El subtexto sexual de la novela, sobre el que siempre se ha discutido, no parecía interesar a Murnau ni a su guionista Enrik Galeen. Aunque el propio Murnau era homosexual de manera más inequívoca que Stoker, no quiso interpretar la historia desde ese ángulo. Su película parecía subvertir otro aspecto de la novela: el triunfo de la era moderna, la era de la razón, sobre las épocas pasadas dominadas por la superstición.
En la novela, el vampiro es real, desde luego. Pero procede de la primitiva Europa del este, donde es objeto de supersticiones propias de campesinos y gitanos que nunca supieron cómo hacerle frente. Cuando el conde Drácula llega a Londres, los hombres civilizados encabezados por el especialista Van Helsing le ponen cerco mediante una investigación colaborativa y racional mezcla de trabajo policial e investigación científica. El vampiro es obligado a huir de Inglaterra, y es después cazado y aniquilado cuando intenta refugiarse en su Rumanía natal. Un selecto escuadrón de ilustrados caballeros británicos ha terminado con ese monstruo ante quien los campesinos rumanos han estado indefensos durante siglos. La ciencia y la razón han podido más que la superstición. La novela, como muchas otras de su tiempo, se contagia del espíritu optimista de la revolución industrial y se fundamenta en la creencia de que las maravillas tecnológicas que caracterizaron el cambio de siglo iban a producir, sin duda, una humanidad mejor.

La película fue escrita y rodada en 1921, bajo circunstancias muy distintas. Entre 1914 y 1918, Europa vivió la más sangrienta guerra que el planeta hubiese visto hasta entonces. Alemania había salido derrotada y dos millones de sus hombres jóvenes habían muerto en el frente, mientras que otros cuatro millones habían regresado heridos, mutilados o psicológicamente destruidos. En 1918, además, estalló la espantosa pandemia conocida como «gripe española». Entre febrero de 1918 y marzo de 1919 hubo, como poco, trescientos mil fallecidos en Alemania, casi todos ellos también hombres, pues la mayor tasa de mortalidad se daba entre los varones adultos.

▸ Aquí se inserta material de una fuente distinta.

**config.mk**
```make
export PLATFORM = sky130hd
export DESIGN_NAME = viterbi_decoder_k3
export DESIGN_NICKNAME = d
export VERILOG_FILES = /design/src/rtl/viterbi_decoder_k3.sv
export SDC_FILE = /design/constraint.sdc
export NUM_CORES = 1
export LEC_CHECK = 0
export ABC_AREA = 1
export CORE_AREA = 2 2 125 127
export CTS_CLUSTER_DIAMETER = 50
export DETAILED_ROUTE_END_ITERATION = 6
export DIE_AREA = 0 0 127 129
export PLACE_DENSITY = 0.72
export SLEW_MARGIN = 25
export SYNTH_ARGS = -nofsm -noshare
export SYNTH_HDL_FRONTEND = slang
export SYNTH_SLANG_ARGS = --single-unit
export TNS_END_PERCENT = 10
```
**constraint.sdc**
```tcl
create_clock -name CLK -period 10.9 [get_ports CLK]
set_input_delay 2.18 -clock CLK [delete_from_list [all_inputs] [get_ports CLK]]
set_output_delay 2.18 -clock CLK [all_outputs]
set_load 0.01 [all_outputs]
```
**src/rtl/viterbi_decoder_k3.sv**
```systemverilog
// Hard-decision Viterbi decoder for the rate-1/2 K=3 (7,5) code, register-exchange survivors.
// Define VITERBI_ERRCNT_EN to add the err_count channel-error estimate port.
module viterbi_decoder_k3 #(
   parameter int unsigned TB_DEPTH = 16,
   parameter int unsigned MW       = 6
) (
   input  logic       CLK,
   input  logic       RST_N,
   input  logic       in_valid,
   input  logic [1:0] parities,
   output logic       out,
   output logic       out_valid
`ifdef VITERBI_ERRCNT_EN
   ,
   output logic [15:0] err_count
`endif
);

   localparam int unsigned CntW = $clog2(TB_DEPTH + 1);
   localparam logic [CntW-1:0] CntMax  = CntW'(TB_DEPTH);
   localparam logic [CntW-1:0] CntFill = CntW'(TB_DEPTH - 1);
   localparam logic [MW-1:0] MetricInit = MW'(8);

   function automatic logic [1:0] hamming(input logic [1:0] diff);
      return {1'b0, diff[1]} + {1'b0, diff[0]};
   endfunction

   function automatic logic [MW-1:0] sat_add(input logic [MW-1:0] m, input logic [1:0] b);
      logic [MW:0] s;
      s = {1'b0, m} + {{(MW - 1){1'b0}}, b};
      return s[MW] ? '1 : s[MW-1:0];
   endfunction

   logic [MW-1:0]       metric_q [4];
   logic [TB_DEPTH-1:0] surv_q   [4];
   logic [CntW-1:0]     cnt_q;

   logic [MW-1:0]       raw_d  [4];
   logic [MW-1:0]       norm_d [4];
   logic [TB_DEPTH-1:0] surv_d [4];
   logic [MW-1:0]       min_val;
   logic [1:0]          min_idx;

   // Next state {n1,n0} has predecessors {0,n1} and {1,n1}; decided bit u is n0.
   for (genvar g = 0; g < 4; g++) begin : g_acs
      localparam logic [1:0] G = 2'(g);
      logic [1:0]    exp_a, exp_b;
      logic [MW-1:0] cand_a, cand_b;
      logic          sel_b;

      assign exp_a  = {G[0] ^ G[1], G[0]};
      assign exp_b  = {~(G[0] ^ G[1]), ~G[0]};
      assign cand_a = sat_add(metric_q[{1'b0, G[1]}], hamming(parities ^ exp_a));
      assign cand_b = sat_add(metric_q[{1'b1, G[1]}], hamming(parities ^ exp_b));
      assign sel_b  = cand_b < cand_a;
      assign raw_d[g]  = sel_b ? cand_b : cand_a;
      assign surv_d[g] = {sel_b ? surv_q[{1'b1, G[1]}][TB_DEPTH-2:0]
                                : surv_q[{1'b0, G[1]}][TB_DEPTH-2:0], G[0]};
   end

   // Strict compare keeps the lowest index on ties.
   always_comb begin
      min_val = raw_d[0];
      min_idx = 2'd0;
      for (int i = 1; i < 4; i++) begin
         if (raw_d[i] < min_val) begin
            min_val = raw_d[i];
            min_idx = 2'(i);
         end
      end
      for (int i = 0; i < 4; i++) begin
         norm_d[i] = raw_d[i] - min_val;
      end
   end

`ifdef VITERBI_ERRCNT_EN
   logic [16:0] err_sum;
   assign err_sum = {1'b0, err_count} + 17'(min_val);
`endif

   always_ff @(posedge CLK) begin
      if (!RST_N) begin
         for (int i = 0; i < 4; i++) begin
            metric_q[i] <= (i == 0) ? '0 : MetricInit;
            surv_q[i]   <= '0;
         end
         cnt_q     <= '0;
         out       <= 1'b0;
         out_valid <= 1'b0;
`ifdef VITERBI_ERRCNT_EN
         err_count <= '0;
`endif
      end else begin
         out_valid <= 1'b0;
         if (in_valid) begin
            metric_q <= norm_d;
            surv_q   <= surv_d;
            if (cnt_q != CntMax) begin
               cnt_q <= cnt_q + 1'b1;
            end
            if (cnt_q >= CntFill) begin
               out_valid <= 1'b1;
               out       <= surv_d[min_idx][TB_DEPTH-1];
            end
`ifdef VITERBI_ERRCNT_EN
            err_count <= err_sum[16] ? 16'hFFFF : err_sum[15:0];
`endif
         end
      end
   end

endmodule

```
==> run metrics <==
status=finished, final reports clean; f_max=98.3 MHz; crit-path most repeated cell=nand2_1; routed vias/inst=5.30; Crit Path Max Fanout=18; root buf cell=clkbuf_16; initial antenna violation count=0; Hold Fails Final Rpt=0; post-synthesis cell type count=44; Hold Buf Count CTS=0; CTS clk-pin slew, worst paths=0.07 ns; Clk Latency, worst-skew pair=0.36 ns; Critical Path RT=11.21 ns; Setup TNS=0 ns; slowest cell on the critical path=clkdlybuf4s50_1; drt pass-1 iters=5; Worst slew margin=42.0%; largest net degree at the start of global routing=116; fillers=1550; number of global-route vias before repair=6360; crit path kind=input pin to register; area delta synth->final=6.59%; DRT iter0 DRCs=669; drt drc=0; Num CTS Buffers=9; Die Footprint=16400 um^2; antenna viol nets, final=0; Slew Limit Fails=0; crit end category=register; fin util=52.7%; Final #Nets=1246; Buffers & Inverters on Critical Path=11; Max stage delay on crit path=0.54 ns; first-pass GRT wire length=31400 um; Die H=129 um; # IOs=7; number of synthesized flops with an enable pin=0; period utilization=93.3%; pre-CTS setup slack=0.456 ns; Yosys warnings=0; register area share after synthesis=23.2%; final worst setup slack=0.725 ns; worst path arrival time=10.48 ns; Slew @ Worst Pin=0.868 ns; final setup fails=0; layout cells sized above 1=7.50%; Syn Nets=1259; commonest non-fill, non-tap cell in the layout=nand2_1; register bit total from synthesis=86; Max-cap violations=0; CTS tree=built; Die X-Extent=127 um; Tightest Hold Check Type=register to register; Setup crit start kind=input pin; number of cell rows=45; final WL=19100 um; CTS sink count=86; most frequent cells in the layout=nand2_1 (300), inv_1 (167), a21oi_1 (154), o21ai_0 (102), nand3_1 (96); Netlist Area Pre-Place=7410 um^2; I/O Buffers=6; diode count=0; post-CTS setup buffers=0; RSZ-0062 raised after global routing=false; Primary FF master, synth=dfxtp_1; Syn Area/Cell=6.20 um^2; post-synthesis async set-or-reset flop share=0%; total track usage=23.8%; critical path's top delay family=simple AND/OR/NAND/NOR gates; Post-DP HPWL=14600 um; GRT overflow=0; gpl congestion=0.973; Final min period=10.17 ns; clk_skew=0.00594 ns; DR vias=7285; wire per inst=13.9 um; Syn Inst Count=1194; buffer depth of the longest clock path=2; Core ar.=15000 um^2; H-tree lvl count=3; Starting Density=49.5%
==> path summary, 6_finish.rpt <==
| check | start | end | slack [ns] | depth (start not counted) |
|---|---|---|---|---|
| setup reg to reg | metric_q[6] | metric_q[22] | 3.21 | 48 |
| hold / removal | surv_q[40] | surv_q[40] | 0.47 | 2 |
| hold reg to reg | surv_q[40] | surv_q[40] | 0.47 | 2 |
| setup / recovery | parities[0] | metric_q[22] | 0.73 | 51 |
==> worst min-delay path, delay by kind of cell, from the launching register on <==
kind	cells	cell delay, ns
AND/OR/NAND/NOR	1	0.06
AO/OA/AOI/OAI	1	0.05
flip-flops	1	0.31
==> state kept, by name (all words and copies together) (netlist names) <==
signal	cells
cnt_q	5
metric_q	24
out	1
out_valid	1
surv_q	55
==> area by class of cell <==
cell class / count / area, um^2 / area share (%)
multi-input cells: 893 / 4860 / 61.5
flip-flops and latches: 86 / 1720 / 21.8
inverters: 173 / 651 / 8.24
well taps: 188 / 235 / 2.98
clock buffers: 10 / 229 / 2.90
repair buffers: 18 / 154 / 1.95
clock inverters: 6 / 46.3 / 0.586
==> timing repair <==
| item | 4_1_cts | 5_1_grt |
|---|---|---|
| resized for setup | 0 | 1 |
| setup endpoints to repair | 0 | 7 |
| hold endpoints to repair | 0 | 0 |
==> per-layer routing <==
layer	up-vias	GRT usage, %	wire length, um
met1	3216	32.5	9260
met5	-	0	0
met4	0	9.44	514
li1	3877	-	-
met2	153	38.1	8530
met3	39	3.28	793
==> cells in the mapped netlist (3+ instances only) <==
library cell	n	area [um^2]
nand2_2	20	125
buf_1	5	18.8
buf_6	3	33.8
o21a_1	6	45.0
clkbuf_1	32	120
nand3_2	8	80.1
xnor2_1	4	35.0
nor2_1	56	210
a21o_1	3	22.5
xor2_1	10	87.6
or2_2	6	37.5
nor2_2	3	18.8
nand4_1	3	18.8
nand3_4	3	52.6
o22ai_1	4	25.0
nand3_1	96	480
o211ai_1	3	22.5
o21ai_1	9	45.0
nand2_1	300	1130
dfxtp_1	86	1720
a21oi_1	154	771
nor2_4	5	56.3
ha_1	56	701
a31oi_1	3	18.8
o21ai_0	102	510
inv_2	3	11.3
o21ai_2	3	26.3
nand3b_1	7	52.6
inv_1	168	631
nor3_1	7	35.0
fa_1	4	80.1
==> through the flow <==
step | std cells | hold slack (ns) | area (um^2)
after floorplan | 1194 | 0.435 | 7410
after global placement | 1358 | 0.445 | 7610
after detailed placement | 1358 | 0.456 | 7610
after CTS | 1374 | 0.467 | 7890
after global routing | 1374 | 0.482 | 7900
final | 1374 | 0.467 | 7900
==> cell families after synthesis <==
family                     count (synthesis)  synth area share [%]
and+or+nand+nor                          519                  31.6
AOI/OAI and AO/OA                        299                  21.6
buffers and inverters                    215                  11.2
DFF                                       86                  23.2
adders and majority gates                 60                  10.5
xor gates and xnor gates                  14                  1.66
muxes                                      1                 0.135
Power is left out: the tool's default activity adds up to more than one toggle a clock period on the data nets, which glitch-free logic cannot reach.
==> RTL edit, RTL diff (config.mk and constraints unchanged) <==
Register the inputs `in_valid` and `parities` before use, cleared by the reset. The logic sees them one clock later.
--- a/src/rtl/viterbi_decoder_k3.sv
+++ b/src/rtl/viterbi_decoder_k3.sv
@@ -22,2 +22,15 @@
    localparam logic [MW-1:0] MetricInit = MW'(8);
+
+   logic in_valid_q;
+   logic [1:0] parities_q;
+
+   always_ff @(posedge CLK) begin
+      if (!RST_N) begin
+         in_valid_q <= '0;
+         parities_q <= '0;
+      end else begin
+         in_valid_q <= in_valid;
+         parities_q <= parities;
+      end
+   end
 
@@ -52,4 +65,4 @@
       assign exp_b  = {~(G[0] ^ G[1]), ~G[0]};
-      assign cand_a = sat_add(metric_q[{1'b0, G[1]}], hamming(parities ^ exp_a));
-      assign cand_b = sat_add(metric_q[{1'b1, G[1]}], hamming(parities ^ exp_b));
+      assign cand_a = sat_add(metric_q[{1'b0, G[1]}], hamming(parities_q ^ exp_a));
+      assign cand_b = sat_add(metric_q[{1'b1, G[1]}], hamming(parities_q ^ exp_b));
       assign sel_b  = cand_b < cand_a;
@@ -94,3 +107,3 @@
          out_valid <= 1'b0;
-         if (in_valid) begin
+         if (in_valid_q) begin
             metric_q <= norm_d;
Formal check against the unedited RTL: same outputs for any inputs over 10 cycles, from zero or initial values and one cycle with RST_N low; that may be too few to reach the edited logic, so the function may still have changed.
==> RTL edit against the unedited design <==
  * Design area up 0.90%
  * Count of clock-buffer cells in the layout unchanged
  * Largest cell class unchanged
  * Global-route usage up 1.2 points
  * Synthesized area is 1.4% higher
  * Worst setup slack gained 1.6 ns
  * Wire length up 2.8%
  * Cell count down 0.29%
  * Sequential cell count up 3
  * Register-to-register slack lost 0.92 ns
Power is not shown: default switching activity piles up to over one toggle a cycle in this logic, so the estimate is an artifact.
==> RTL edit: results (changes against the unedited design) <==
top sig layer=met4 (unchanged); Distinct cells, synth=51 (was 44); share of cells above drive strength 1=0.0812 (was 0.0750); initial drt markers=525 (was 669); worst min-delay path startpoint=surv_q[36] (was surv_q[40]); crit path launch type=register (was input port); slowest stage cell, crit path=o21ai_0 (was clkdlybuf4s50_1); crit path time final=8.61 ns (was 10.17 ns); period utilisation layout=0.790 (was 0.933); YS warnings=0 (unchanged); Worst R2R Setup Slack=2.29 ns (was 3.21 ns); top flop regs=surv_q x55, metric_q x24, cnt_q x5 (unchanged); ANT cells=0 (unchanged); sequential area share after synthesis=0.237 (was 0.232); Slew @ Worst Pin=0.847 ns (was 0.868 ns); gr usage total=0.250 (was 0.238); average routed wire per standard cell=14.3 um (was 13.9 um); post-synth top area share=0.237 (was 0.232); Routed met1 length=9.22 mm (was 9.26 mm); CTS Root Buffer Type=clkbuf_16 (unchanged); GPL Wtd Cong=1.01 (was 0.973); Hold Path Sink=surv_q[36] (was surv_q[40]); async set-reset flop share out of synthesis=0 (unchanged); maximum clock path buffer count=2 (unchanged); CTS Buf Count=9 (unchanged); top cells by count, synth=nand2_1, inv_1, a21oi_1 (unchanged); Max FO, Critical Path=34 (was 18); setup bufs post-CTS=0 (unchanged); Reg2Reg Depth=49 (was 48); initial antenna violation count=0 (unchanged); reg-to-reg critical path startpoint=parities_q[0] (was metric_q[6]); Max H-tree Level=3 (unchanged); Vias=7401 (was 7285); wire length on met3=856 um (was 793 um); status=completed (unchanged); Post-synth top flop=dfxtp_1 (unchanged); Crit. End Element=register (unchanged); WHS Path Cells=2 (unchanged); met2 routed WL=8.89 mm (was 8.53 mm); Mapped Nets=1260 (was 1259); skew final=0.0152 ns (was 0.00594 ns); TritonRoute pass-1 iters=5 (unchanged); largest net degree at the start of global routing=94 (was 116); global-route wire length before repair=32.8 mm (was 31.4 mm); hpwl dp=14.7 mm (was 14.6 mm); Critical Path AT=8.87 ns (was 10.48 ns); Post-CTS Resized=0 (unchanged); Port-buffer cells=6 (unchanged); r2r endpoint=metric_q[16] (was metric_q[22]); Worst path max stage delay=0.56 ns (was 0.54 ns); HP Class=reg2reg (unchanged); NumNets Final=1242 (was 1246); vias in the first global route=6834 (was 6360); worst skew pair latency=0.36 ns (about the same); Worst-path clk slew=0.07 ns (about the same); main area contributors after synthesis=dfxtp_1, nand2_1, a21oi_1 (unchanged)
==> RTL edit: cell types whose count changed after synthesis, moves of 4 or more <==
cell     change
inv_1       +10
inv_2        +5
nand2_1     -18
nand2_4      +5
nand3_2      +4
o22ai_1      -4
xor2_1       -4
==> RTL edit: kinds of logic (layout without fill, tap and decap cells) <==
kind of cell               count (synthesis)  count (layout)  synth area share
adders and majority gates                 60              60             0.104
muxes                                      1               1           0.00133
AOI/OAI and AO/OA                        297             297             0.212
DFF                                       89              89             0.237
buffers and inverters                    228             215             0.118
xor gates and xnor gates                  11              11            0.0128
and+or+nand+nor                          509             509             0.314
==> RTL edit: per-layer routing <==
| metal | GRT usage | vias to the layer above |
|---|---|---|
| met4 | 0.109 | 0 |
| met5 | 0 | - |
| met3 | 0.0266 | 45 |
| met2 | 0.421 | 171 |
| li1 | - | 3868 |
| met1 | 0.325 | 3317 |
==> RTL edit: cell type report <==
class	instances	area [sq um]
clock buffer	10	239
inverter	187	703
clock inverter	6	60.1
tap	188	235
fill	1549	7010
timing repair buffer	12	105
multi-input combinational	878	4840
sequential	89	1780
==> RTL edit: stage by stage <==
step	hold slack, ns	utilization	cell area [sq um]	std cells	worst slack, ns
2_1_floorplan	0.435	-	7510	1195	3.72
3_3_place_gp	0.446	0.512	7670	1354	2.63
3_5_place_dp	0.455	0.512	7670	1354	2.43
4_1_cts	0.466	0.532	7970	1370	2.38
5_1_grt	0.489	0.532	7970	1370	1.46
6_report	0.465	0.532	7970	1370	2.29
==> RTL edit: worst max-delay path, delay by kind of cell (launching register included) <==
kind / cells / cell delay (ns)
simple gates: 23 / 2.86
flops: 1 / 0.39
fa+ha+maj: 8 / 2.45
compound gates: 8 / 1.91
buf+inv: 10 / 0.91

Nosferatu: Una sinfonía del horror está marcada por estos terribles cataclismos. El conde Orlok ya no es solamente un vampiro. Es una calamidad, una catástrofe, una potencia diabólica imparable. Ya no recurre con tanta frecuencia a transformaciones folclóricas —murciélago, lobo, o neblina—, sino que se desplaza convertido en sombras. Ni siquiera parece un humano difunto, como lo parecía Drácula, sino otra cosa (el cineasta alemán Werner Herzog, de cuya versión ahora hablaremos, lo describió como «un insecto»). Orlok no da la impresión de haber pertenecido jamás a nuestra especie. Ni siquiera al principio de la película, cuando finge ser un anciano aristócrata excéntrico, resulta convincente como humano. Es una imitación, como si un alienígena parodiase la esencia humana. Es una pobre máscara. Es alguien, o algo, surgido de algún lugar mucho más profundo e insondable que una tumba. Y Murnau, ayudado por el extraordinario actor Max Schreck, lo demuestra cuando Orlok aparece más y más inhumano conforme avanzan los minutos.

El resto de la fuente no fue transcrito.